The minister said the forest sector remained an important natural capital asset in the attainment of the national development objectives of the country.
She, however, appreciated the effort of international commitment on sustainable management of the forest, adding that its significance would enhance addressing climate change in the country.
Mr Hassan Musa, the Permanent Secretary of the ministry, said the national day of forest “is celebrated every March 21, declared by UN General Assembly to create awareness on the importance of forests to mankind.’’
He said that the 2022 theme is tagged: “Forests and Sustainable Production and Consumption’’, adding that the event was delayed for effective preparation of the inauguration of the policy.
He said that the national forest policy was a necessary tool for the growth and development of the forest sector.
He expressed worry over the high rate of deforestation, adding that it was a global threat to human survival and its impacts ranged from flooding, soil erosion, loss of biodiversity, global warming among others.
“The spate of these challenges has continued to soar in recent years resulting to poverty, job loss, food shortage and insecurity.
“Advancing sustainable production and consumption of our forests will require turning declarations and pledges into transformative actions.
“These actions must respond to current and future challenges to drive the kind of transformative changes required to halt and reverse deforestation by 2030,’’ he said.
Adesuwa Obasuyi, Climate Change Policy Manager at the British High Commission, who represented Sean Melbourne, the Head of Climate Change and Energy, West Africa, stated that the UK is committed to playing a leading role in developing an ambitious post 2020 global biodiversity framework to be adopted at COP15 in China later this year, and supporting ambitious global targets to bend the curve of biodiversity loss by 2030 – including targets to ensure at least 30% of land and ocean is protected, ecosystems are restored, species population sizes are recovering and that, by 2059, extinctions are halted.

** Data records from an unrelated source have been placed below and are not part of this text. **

Setup of run 1:
Design BreakoutControl, start of the top module:
module BreakoutControl(clk_50, strt, rst, L, R, tick, color, pix_x, pix_y, ball_x, ball_y, pad_x, bricks, win, lose);
input clk_50;
input strt, rst, L, R;
input tick;
output [2:0] color;
output [8:0] pix_x;
output [7:0] pix_y;
output [9:0] ball_x;
output [9:0] ball_y;
output [9:0] pad_x;
output [15:0] bricks;
output win, lose;
parameter 
Start = 4'd0,
Play = 4'd1,
Win = 4'd2,
Lose = 4'd3,
block1x = 10'd1,
block1y = 10'd50,
block2x = 10'd41,
block2y = 10'd50,
block3x = 10'd81,
block3y = 10'd50,
block4x = 10'd121,
block4y = 10'd50,
block5x = 10'd161,
block5y = 10'd50,
block6x = 10'd201,
block6y = 10'd50,
block7x = 10'd241,
block7y = 10'd50,
block8x = 10'd281,
block8y = 10'd50,
block9x = 10'd1,
block9y = 10'd19,
block10x = 10'd41,
block10y = 10'd19,
block11x = 10'd81,
block11y = 10'd19,
block12x = 10'd121,
block12y = 10'd19,
block13x = 10'd161,
block13y = 10'd19,
block14x = 10'd201,
block14y = 10'd19,
block15x = 10'd241,
block15y = 10'd19,
block16x = 10'd281,
block16y = 10'd19;
wire [2:0] color;
reg [3:0] S,NS;
reg W, done, start_state, ph25; 
reg [9:0] x, y;
wire [9:0] ballx, bally, padx, pady;
wire [2:0] PadAng;
wire padcol, topbotcol, LRcol, topbotcol2, LRcol2, topbotcol3, LRcol3, topbotcol4, LRcol4, topbotcol5, LRcol5, topbotcol6, LRcol6, topbotcol7, LRcol7, topbotcol8, LRcol8, topbotcol9, LRcol9, topbotcol10, LRcol10, topbotcol11, LRcol11, topbotcol12, LRcol12, topbotcol13, LRcol13, topbotcol14, LRcol14, topbotcol15, LRcol15, topbotcol16, LRcol16, ceilingcol, walcol, Lo;
wire Hit1, Hit2, Hit3, Hit4, Hit5, Hit6, Hit7, Hit8, Hit9, Hit10, Hit11, Hit12, Hit13, Hit14, Hit15, Hit16;
wire clk60;
assign clk60 = tick;
Paddlemove pad(rst, clk_50, clk60, L, R, strt, ballx, bally, padx, pady, padcol, PadAng);
  ...
For scale: roughly 2600 cells after synthesis, about 74 I/O pins, about 18000 µm² of cells after synthesis.
export LEC_CHECK = 0
export ABC_AREA = 1
export CAP_MARGIN = 5
export CELL_PAD_IN_SITES_GLOBAL_PLACEMENT = 2
export CORE_ASPECT_RATIO = 1.8
export CORE_MARGIN = 2
export CORE_UTILIZATION = 33
export CTS_CLUSTER_SIZE = 83
export GPL_ROUTABILITY_DRIVEN = 1
export MIN_ROUTING_LAYER = met2
export PLACE_DENSITY_LB_ADDON = 0.06
export SLEW_MARGIN = 0
export TNS_END_PERCENT = 60
create_clock -name core_clock -period 5.13 [get_ports {clk_50}]
run.sh (not shown) runs the stock make flow with config.mk's settings and CLKGATE_MAP_FILE=.
Changes in run 2 relative to run 1:
==> flow/config.mk <==
export PLATFORM = sky130hd
export DESIGN_NAME = BreakoutControl
export DESIGN_NICKNAME = BreakoutControl
export VERILOG_FILES = /design/flow/design.v
export SDC_FILE = /design/flow/constraint.sdc
export NUM_CORES = 4
export LEC_CHECK = 0
export CAP_MARGIN = 5
export CORE_MARGIN = 2
export CORE_UTILIZATION = 52
export CTS_CLUSTER_DIAMETER = 61
export CTS_CLUSTER_SIZE = 41
export GPL_ROUTABILITY_DRIVEN = 1
export MAX_ROUTING_LAYER = met5
export PLACE_DENSITY_LB_ADDON = 0.04
export SLEW_MARGIN = 20
==> flow/constraint.sdc <==
create_clock -name core_clock -period 2.94 [get_ports {clk_50}]
set_input_delay 0.5880 -clock core_clock [delete_from_list [all_inputs] [get_ports {clk_50}]]
set_output_delay 0.5880 -clock core_clock [all_outputs]
set_load 0.01 [all_outputs]
==> results <==
Run 2 and run 1: one clean run, run 1; the rest did not finish clean.
Looking at share of synthesized cell area in and, or, nand and nor gates across run 2 and run 1, the one that comes out higher is run 1.
In run 2, the vertical die dimension came out about 40% below the value in run 1.
Going from run 1 to run 2, the post-synthesis share of cell area spent on and-or and or-and gates was found to have gone up by 7.4 points.
Across both runs, number of global-route vias before repair was lower for run 2 than for run 1.
Against run 1 as the reference, run 2 delivers a higher layout overhead on the synthesized area.
In run 2 the share of synthesized cell area in full adder, half adder and majority cells turned out 0.65 points higher than in run 1.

On Nigeria, she said: “In the past years, Nigeria has taken positive strides to protect and manage forests. Nigeria has endorsed the Leaders’ Pledge for Nature, and the Global Oceans Alliance. Nigeria has been engaged in the COP26 Forest, Agriculture and Commodity Trade (FACT) and Sustainable Agriculture Dialogues. At COP26, it endorsed the Glasgow Leaders’ Declaration on Forests and Land Use. We are therefore delighted to see more efforts aimed at implementing forest management priorities.”
The UK, according to her, is taking action on ground to support Nigeria on the implementation.
“In Edo State, we are supporting a just rural transition to sustainable agriculture through our Partnerships for Forests programme; and in Kaduna, Kano and Jigawa states, we are supporting pilot projects on growing rice using less water and producing less methane.
“We are also supporting access to organic fertiliser in Northern Nigeria. In Cross River, Bauchi, Taraba and Adamawa states, we are supporting activities to improve forest governance and provide protection for endangered species such as elephants, pangolins and chimpanzees,” she disclosed.
Commend Nigeria on the launch of the Forest Policy, Obasuyi stressed that the policy joins other existing policy measures, such as the National Biodiversity Strategy and Action Plan (NBSAP) and the Climate Change Act.
“Developing the plans are important but what is more important is robust implementation and we hope that the challenges facing the forest sector and the implementation barriers of policies in the sector are addressed so that the contribution of the forest sector to national development goes above what it currently is,” she noted.